Von der Übernachtung bis zum Essen

Das Global Greeter Network ist aber nur eines von vielen Angeboten, das das Bedürfnis nach Authentizität des modernen Städtetouristen stillen soll. "Couchsurfing" ist ein bekanntes Beispiel für kostenlose Übernachtungen bei Einheimischen.

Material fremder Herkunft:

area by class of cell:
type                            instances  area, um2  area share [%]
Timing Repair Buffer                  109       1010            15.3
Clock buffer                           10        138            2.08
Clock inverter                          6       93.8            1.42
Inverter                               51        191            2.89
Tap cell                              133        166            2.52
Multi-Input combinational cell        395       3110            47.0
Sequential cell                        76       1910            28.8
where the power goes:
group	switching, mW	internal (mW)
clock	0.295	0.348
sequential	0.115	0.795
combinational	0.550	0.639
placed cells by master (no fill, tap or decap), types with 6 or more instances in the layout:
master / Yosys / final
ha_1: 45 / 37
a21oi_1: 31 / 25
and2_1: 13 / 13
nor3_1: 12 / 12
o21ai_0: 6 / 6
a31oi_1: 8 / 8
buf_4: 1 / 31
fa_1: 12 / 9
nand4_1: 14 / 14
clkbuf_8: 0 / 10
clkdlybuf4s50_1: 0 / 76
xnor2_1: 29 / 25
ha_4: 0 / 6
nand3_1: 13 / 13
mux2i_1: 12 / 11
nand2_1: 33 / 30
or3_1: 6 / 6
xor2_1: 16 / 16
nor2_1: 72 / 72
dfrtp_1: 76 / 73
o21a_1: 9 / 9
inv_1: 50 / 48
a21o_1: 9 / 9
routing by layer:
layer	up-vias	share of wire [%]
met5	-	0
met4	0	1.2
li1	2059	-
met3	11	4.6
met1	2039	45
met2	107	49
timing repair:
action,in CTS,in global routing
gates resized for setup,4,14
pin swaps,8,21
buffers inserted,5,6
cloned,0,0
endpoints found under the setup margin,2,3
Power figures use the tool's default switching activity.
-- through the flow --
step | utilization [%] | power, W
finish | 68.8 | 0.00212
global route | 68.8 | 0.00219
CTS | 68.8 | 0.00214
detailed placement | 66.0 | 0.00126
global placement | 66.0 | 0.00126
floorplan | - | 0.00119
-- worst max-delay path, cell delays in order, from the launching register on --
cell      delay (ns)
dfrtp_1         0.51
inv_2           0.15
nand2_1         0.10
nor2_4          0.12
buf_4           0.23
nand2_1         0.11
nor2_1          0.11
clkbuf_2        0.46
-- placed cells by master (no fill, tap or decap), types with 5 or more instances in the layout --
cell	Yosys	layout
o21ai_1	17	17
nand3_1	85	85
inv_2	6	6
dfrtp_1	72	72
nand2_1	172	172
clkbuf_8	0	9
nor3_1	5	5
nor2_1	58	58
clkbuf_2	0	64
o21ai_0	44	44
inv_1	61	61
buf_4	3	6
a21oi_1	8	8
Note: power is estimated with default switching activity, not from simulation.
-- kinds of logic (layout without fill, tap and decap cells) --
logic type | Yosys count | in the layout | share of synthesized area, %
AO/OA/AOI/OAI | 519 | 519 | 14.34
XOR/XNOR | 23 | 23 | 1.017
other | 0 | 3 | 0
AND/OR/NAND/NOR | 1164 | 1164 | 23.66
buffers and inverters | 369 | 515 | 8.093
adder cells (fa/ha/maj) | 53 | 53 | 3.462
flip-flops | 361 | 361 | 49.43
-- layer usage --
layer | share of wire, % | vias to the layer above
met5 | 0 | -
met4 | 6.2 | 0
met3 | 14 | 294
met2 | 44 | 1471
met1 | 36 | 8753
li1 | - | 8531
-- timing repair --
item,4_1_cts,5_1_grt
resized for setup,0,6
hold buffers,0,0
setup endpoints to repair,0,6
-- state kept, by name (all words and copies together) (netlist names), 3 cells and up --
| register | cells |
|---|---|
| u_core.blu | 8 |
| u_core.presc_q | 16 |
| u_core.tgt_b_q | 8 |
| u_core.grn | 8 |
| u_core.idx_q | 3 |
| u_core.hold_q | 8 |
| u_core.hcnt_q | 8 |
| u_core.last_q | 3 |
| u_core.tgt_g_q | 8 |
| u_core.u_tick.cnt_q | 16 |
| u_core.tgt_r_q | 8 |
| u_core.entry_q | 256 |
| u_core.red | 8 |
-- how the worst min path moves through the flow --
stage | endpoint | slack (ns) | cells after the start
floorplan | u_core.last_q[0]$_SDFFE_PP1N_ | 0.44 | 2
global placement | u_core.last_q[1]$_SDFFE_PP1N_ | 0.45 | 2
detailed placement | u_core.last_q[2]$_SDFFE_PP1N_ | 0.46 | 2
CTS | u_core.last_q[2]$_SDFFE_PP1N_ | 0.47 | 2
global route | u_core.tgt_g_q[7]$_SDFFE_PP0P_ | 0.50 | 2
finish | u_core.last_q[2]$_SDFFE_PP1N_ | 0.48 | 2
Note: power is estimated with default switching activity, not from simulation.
**src/rtl/mdu_pkg.sv**
```systemverilog
// Shared definitions for the multiply/divide unit: operation encodings,
// FSM state encoding and default widths.
package mdu_pkg;

    localparam int MDU_XLEN  = 32;
    localparam int MDU_CNT_W = 5;

    localparam logic [2:0] MDU_MULT  = 3'd0;
    localparam logic [2:0] MDU_MULTU = 3'd1;
    localparam logic [2:0] MDU_DIV   = 3'd2;
    localparam logic [2:0] MDU_DIVU  = 3'd3;
    localparam logic [2:0] MDU_MTHI  = 3'd4;
    localparam logic [2:0] MDU_MTLO  = 3'd5;

    typedef logic [1:0] mdu_state_t;

    localparam mdu_state_t ST_IDLE = 2'd0;
    localparam mdu_state_t ST_MUL  = 2'd1;
    localparam mdu_state_t ST_DIV  = 2'd2;
    localparam mdu_state_t ST_FIX  = 2'd3;

    // Signed operations are the ones whose operands go through magnitude/sign handling.
    function automatic logic op_is_signed(input logic [2:0] op);
        return (op == MDU_MULT) || (op == MDU_DIV);
    endfunction

endpackage

```
**src/rtl/mdu_if.sv**
```systemverilog
// Request/response bundle between a core pipeline (master) and the MDU (slave).
interface mdu_if
    import mdu_pkg::*;
#(
    parameter int XLEN = MDU_XLEN
) ();

    logic            start;
    logic [2:0]      op;
    logic [XLEN-1:0] a;
    logic [XLEN-1:0] b;
    logic            busy;
    logic            done;
    logic [XLEN-1:0] hi;
    logic [XLEN-1:0] lo;

    modport master (
        output start, op, a, b,
        input  busy, done, hi, lo
    );

    modport slave (
        input  start, op, a, b,
        output busy, done, hi, lo
    );

endinterface

```
**src/rtl/mdu_divider.sv**
```systemverilog
// One combinational step of restoring division on unsigned magnitudes:
// shift the next dividend bit into the partial remainder and trial-subtract.
module mdu_divider #(
    parameter int XLEN = 32
) (
    input  logic [XLEN-1:0] rem,
    input  logic [XLEN-1:0] quo,
    input  logic [XLEN-1:0] divisor,
    output logic [XLEN-1:0] rem_next,
    output logic [XLEN-1:0] quo_next
);

    logic [XLEN:0] shifted_s;
    logic [XLEN:0] diff_s;

    // Trial subtraction; a set top bit means the divisor did not fit.
    always_comb begin
        shifted_s = {rem, quo[XLEN-1]};
        diff_s    = shifted_s - {1'b0, divisor};
        if (diff_s[XLEN]) begin
            rem_next = shifted_s[XLEN-1:0];
            quo_next = {quo[XLEN-2:0], 1'b0};
        end else begin
            rem_next = diff_s[XLEN-1:0];
            quo_next = {quo[XLEN-2:0], 1'b1};
        end
    end

endmodule

```
**src/rtl/mdu.sv**
```systemverilog
// Iterative MIPS-style multiply/divide unit with HI/LO result registers.
// Optional MDU_FAST_MULT_EN: single-cycle combinational multiply; division stays iterative.
module mdu
    import mdu_pkg::*;
#(
    parameter int XLEN  = MDU_XLEN,
    parameter int CNT_W = MDU_CNT_W
) (
    input  logic clk,
    input  logic rst_n,
    mdu_if.slave bus
);

    mdu_state_t        state_r;
    logic [CNT_W-1:0]  cnt_r;
    logic              busy_r;
    logic              done_r;
    logic [XLEN-1:0]   hi_r;
    logic [XLEN-1:0]   lo_r;
    logic [XLEN-1:0]   mag_r;
    logic [XLEN-1:0]   acc_hi_r;
    logic [XLEN-1:0]   acc_lo_r;
    logic              is_div_r;
    logic              neg_res_r;
    logic              neg_rem_r;
    logic              div_zero_r;

    logic              accept_s;
    logic              a_neg_s;
    logic              b_neg_s;
    logic [XLEN-1:0]   a_mag_s;
    logic [XLEN-1:0]   b_mag_s;
    logic              cnt_last_s;
    logic [XLEN:0]     mul_sum_s;
    logic [2*XLEN-1:0] prod_s;
    logic [2*XLEN-1:0] prod_fix_s;
    logic [XLEN-1:0]   quo_fix_s;
    logic [XLEN-1:0]   rem_fix_s;
    logic [XLEN-1:0]   div_rem_s;
    logic [XLEN-1:0]   div_quo_s;
`ifdef MDU_FAST_MULT_EN
    logic [2*XLEN-1:0] fast_prod_s;
`endif

    mdu_divider #(.XLEN(XLEN)) u_divider (
        .rem      (acc_hi_r),
        .quo      (acc_lo_r),
        .divisor  (mag_r),
        .rem_next (div_rem_s),
        .quo_next (div_quo_s)
    );

    // Request decode, operand magnitudes, multiply step and final sign correction.
    always_comb begin
        accept_s   = bus.start & ~busy_r;
        a_neg_s    = op_is_signed(bus.op) & bus.a[XLEN-1];
        b_neg_s    = op_is_signed(bus.op) & bus.b[XLEN-1];
        a_mag_s    = a_neg_s ? (~bus.a + {{(XLEN-1){1'b0}}, 1'b1}) : bus.a;
        b_mag_s    = b_neg_s ? (~bus.b + {{(XLEN-1){1'b0}}, 1'b1}) : bus.b;
        cnt_last_s = (cnt_r == CNT_W'(XLEN-1));
        if (acc_lo_r[0]) begin
            mul_sum_s = {1'b0, acc_hi_r} + {1'b0, mag_r};
        end else begin
            mul_sum_s = {1'b0, acc_hi_r};
        end
        prod_s = {acc_hi_r, acc_lo_r};
        if (neg_res_r) begin
            prod_fix_s = ~prod_s + {{(2*XLEN-1){1'b0}}, 1'b1};
        end else begin
            prod_fix_s = prod_s;
        end
        // Divide by zero leaves all-ones in LO whatever the operand signs.
        if (div_zero_r) begin
            quo_fix_s = {XLEN{1'b1}};
        end else if (neg_res_r) begin
            quo_fix_s = ~acc_lo_r + {{(XLEN-1){1'b0}}, 1'b1};
        end else begin
            quo_fix_s = acc_lo_r;
        end
        if (neg_rem_r) begin
            rem_fix_s = ~acc_hi_r + {{(XLEN-1){1'b0}}, 1'b1};
        end else begin
            rem_fix_s = acc_hi_r;
        end
`ifdef MDU_FAST_MULT_EN
        fast_prod_s = {{XLEN{a_neg_s}}, bus.a} * {{XLEN{b_neg_s}}, bus.b};
`endif
    end

    // Control FSM, iteration counter, datapath registers and HI/LO.
    always_ff @(posedge clk or negedge rst_n) begin
        if (!rst_n) begin
            state_r    <= ST_IDLE;
            cnt_r      <= {CNT_W{1'b0}};
            busy_r     <= 1'b0;
            done_r     <= 1'b0;
            hi_r       <= {XLEN{1'b0}};
            lo_r       <= {XLEN{1'b0}};
            mag_r      <= {XLEN{1'b0}};
            acc_hi_r   <= {XLEN{1'b0}};
            acc_lo_r   <= {XLEN{1'b0}};
            is_div_r   <= 1'b0;
            neg_res_r  <= 1'b0;
            neg_rem_r  <= 1'b0;
            div_zero_r <= 1'b0;
        end else begin
            case (state_r)
                ST_IDLE: begin
                    done_r <= 1'b0;
                    if (accept_s) begin
                        case (bus.op)
                            MDU_MULT, MDU_MULTU: begin
`ifdef MDU_FAST_MULT_EN
                                hi_r   <= fast_prod_s[2*XLEN-1:XLEN];
                                lo_r   <= fast_prod_s[XLEN-1:0];
                                done_r <= 1'b1;
`else
                                state_r    <= ST_MUL;
                                busy_r     <= 1'b1;
                                cnt_r      <= {CNT_W{1'b0}};
                                mag_r      <= a_mag_s;
                                acc_hi_r   <= {XLEN{1'b0}};
                                acc_lo_r   <= b_mag_s;
                                is_div_r   <= 1'b0;
                                neg_res_r  <= a_neg_s ^ b_neg_s;
                                neg_rem_r  <= 1'b0;
                                div_zero_r <= 1'b0;
`endif
                            end
                            MDU_DIV, MDU_DIVU: begin
                                state_r    <= ST_DIV;
                                busy_r     <= 1'b1;
                                cnt_r      <= {CNT_W{1'b0}};
                                mag_r      <= b_mag_s;
                                acc_hi_r   <= {XLEN{1'b0}};
                                acc_lo_r   <= a_mag_s;
                                is_div_r   <= 1'b1;
                                neg_res_r  <= a_neg_s ^ b_neg_s;
                                neg_rem_r  <= a_neg_s;
                                div_zero_r <= (bus.b == {XLEN{1'b0}});
                            end
                            MDU_MTHI: begin
                                hi_r <= bus.a;
                            end
                            MDU_MTLO: begin
                                lo_r <= bus.a;
                            end
                            default: begin
                                state_r <= ST_IDLE;
                            end
                        endcase
                    end
                end
                ST_MUL: begin
                    {acc_hi_r, acc_lo_r} <= {mul_sum_s, acc_lo_r[XLEN-1:1]};
                    if (cnt_last_s) begin
                        state_r <= ST_FIX;
                        cnt_r   <= {CNT_W{1'b0}};
                    end else begin
                        cnt_r <= cnt_r + CNT_W'(1);
                    end
                end
                ST_DIV: begin
                    acc_hi_r <= div_rem_s;
                    acc_lo_r <= div_quo_s;
                    if (cnt_last_s) begin
                        state_r <= ST_FIX;
                        cnt_r   <= {CNT_W{1'b0}};
                    end else begin
                        cnt_r <= cnt_r + CNT_W'(1);
                    end
                end
                ST_FIX: begin
                    state_r <= ST_IDLE;
                    busy_r  <= 1'b0;
                    done_r  <= 1'b1;
                    if (is_div_r) begin
                        hi_r <= rem_fix_s;
                        lo_r <= quo_fix_s;
                    end else begin
                        hi_r <= prod_fix_s[2*XLEN-1:XLEN];
                        lo_r <= prod_fix_s[XLEN-1:0];
                    end
                end
                default: begin
                    state_r <= ST_IDLE;
                    busy_r  <= 1'b0;
                    done_r  <= 1'b0;
                end
            endcase
        end
    end

    assign bus.busy = busy_r;
    assign bus.done = done_r;
    assign bus.hi   = hi_r;
    assign bus.lo   = lo_r;

endmodule

```
**src/flat_wrapper.sv**
```systemverilog
// flat-port wrapper written by rule: the top's interface ports become plain ports
module mdu_flat import mdu_pkg::*;
#(
    parameter int XLEN  = MDU_XLEN,
    parameter int CNT_W = MDU_CNT_W
)
  (clk, rst_n, bus_start, bus_op, bus_a, bus_b, bus_busy, bus_done, bus_hi, bus_lo);
  mdu_if #(.XLEN(XLEN)) bus_i ();
  input  logic clk;
  input  logic rst_n;
  input wire logic [$bits(bus_i.start)-1:0] bus_start;
  input wire logic [$bits(bus_i.op)-1:0] bus_op;
  input wire logic [$bits(bus_i.a)-1:0] bus_a;
  input wire logic [$bits(bus_i.b)-1:0] bus_b;
  output wire logic [$bits(bus_i.busy)-1:0] bus_busy;
  output wire logic [$bits(bus_i.done)-1:0] bus_done;
  output wire logic [$bits(bus_i.hi)-1:0] bus_hi;
  output wire logic [$bits(bus_i.lo)-1:0] bus_lo;
  assign bus_i.start = bus_start;
  assign bus_i.op = bus_op;
  assign bus_i.a = bus_a;
  assign bus_i.b = bus_b;
  assign bus_busy = bus_i.busy;
  assign bus_done = bus_i.done;
  assign bus_hi = bus_i.hi;
  assign bus_lo = bus_i.lo;
  mdu #(.XLEN(XLEN), .CNT_W(CNT_W)) u_core (.clk(clk), .rst_n(rst_n), .bus(bus_i));
endmodule
```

Und auch kommerzielle Anbieter haben das Konzept, eine Stadt zu erleben, statt sie nur zu besuchen, längst für sich entdeckt. Die Wohnungsplattform "Airbnb" bietet neben Schlafplätzen auch sogenannte "Experiences" an. In Deutschland gibt es dieses Angebot bislang nur in Berlin. Touristen können von einer Stadttour mit einem Hundeflüsterer über einen Tangokurs bis zu einem Apfelstrudel-Workshop verschiedene Erlebnisse in der Stadt buchen. Angeboten werden sie von Berlinern; die Kosten belaufen sich auf 30 bis 150 Euro, je nachdem, wie ausgefallen das Angebot ist. Die Plattform "EatWith" hat sich hingegen auf Essen spezialisiert. Einheimische Hobbyköche bieten dort Menus für Besucher, ein Teil der Kosten geht als Gebühr an EatWith.

So verändern sich Metropolen auf der ganzen Welt zu Orten, an denen Touristen keine Touristen mehr sind. Sie sind Einheimische auf Zeit - ohne Restaurantbesuche, Hotelübernachtungen und massenhaftes Fotografieren von Sehenswürdigkeiten.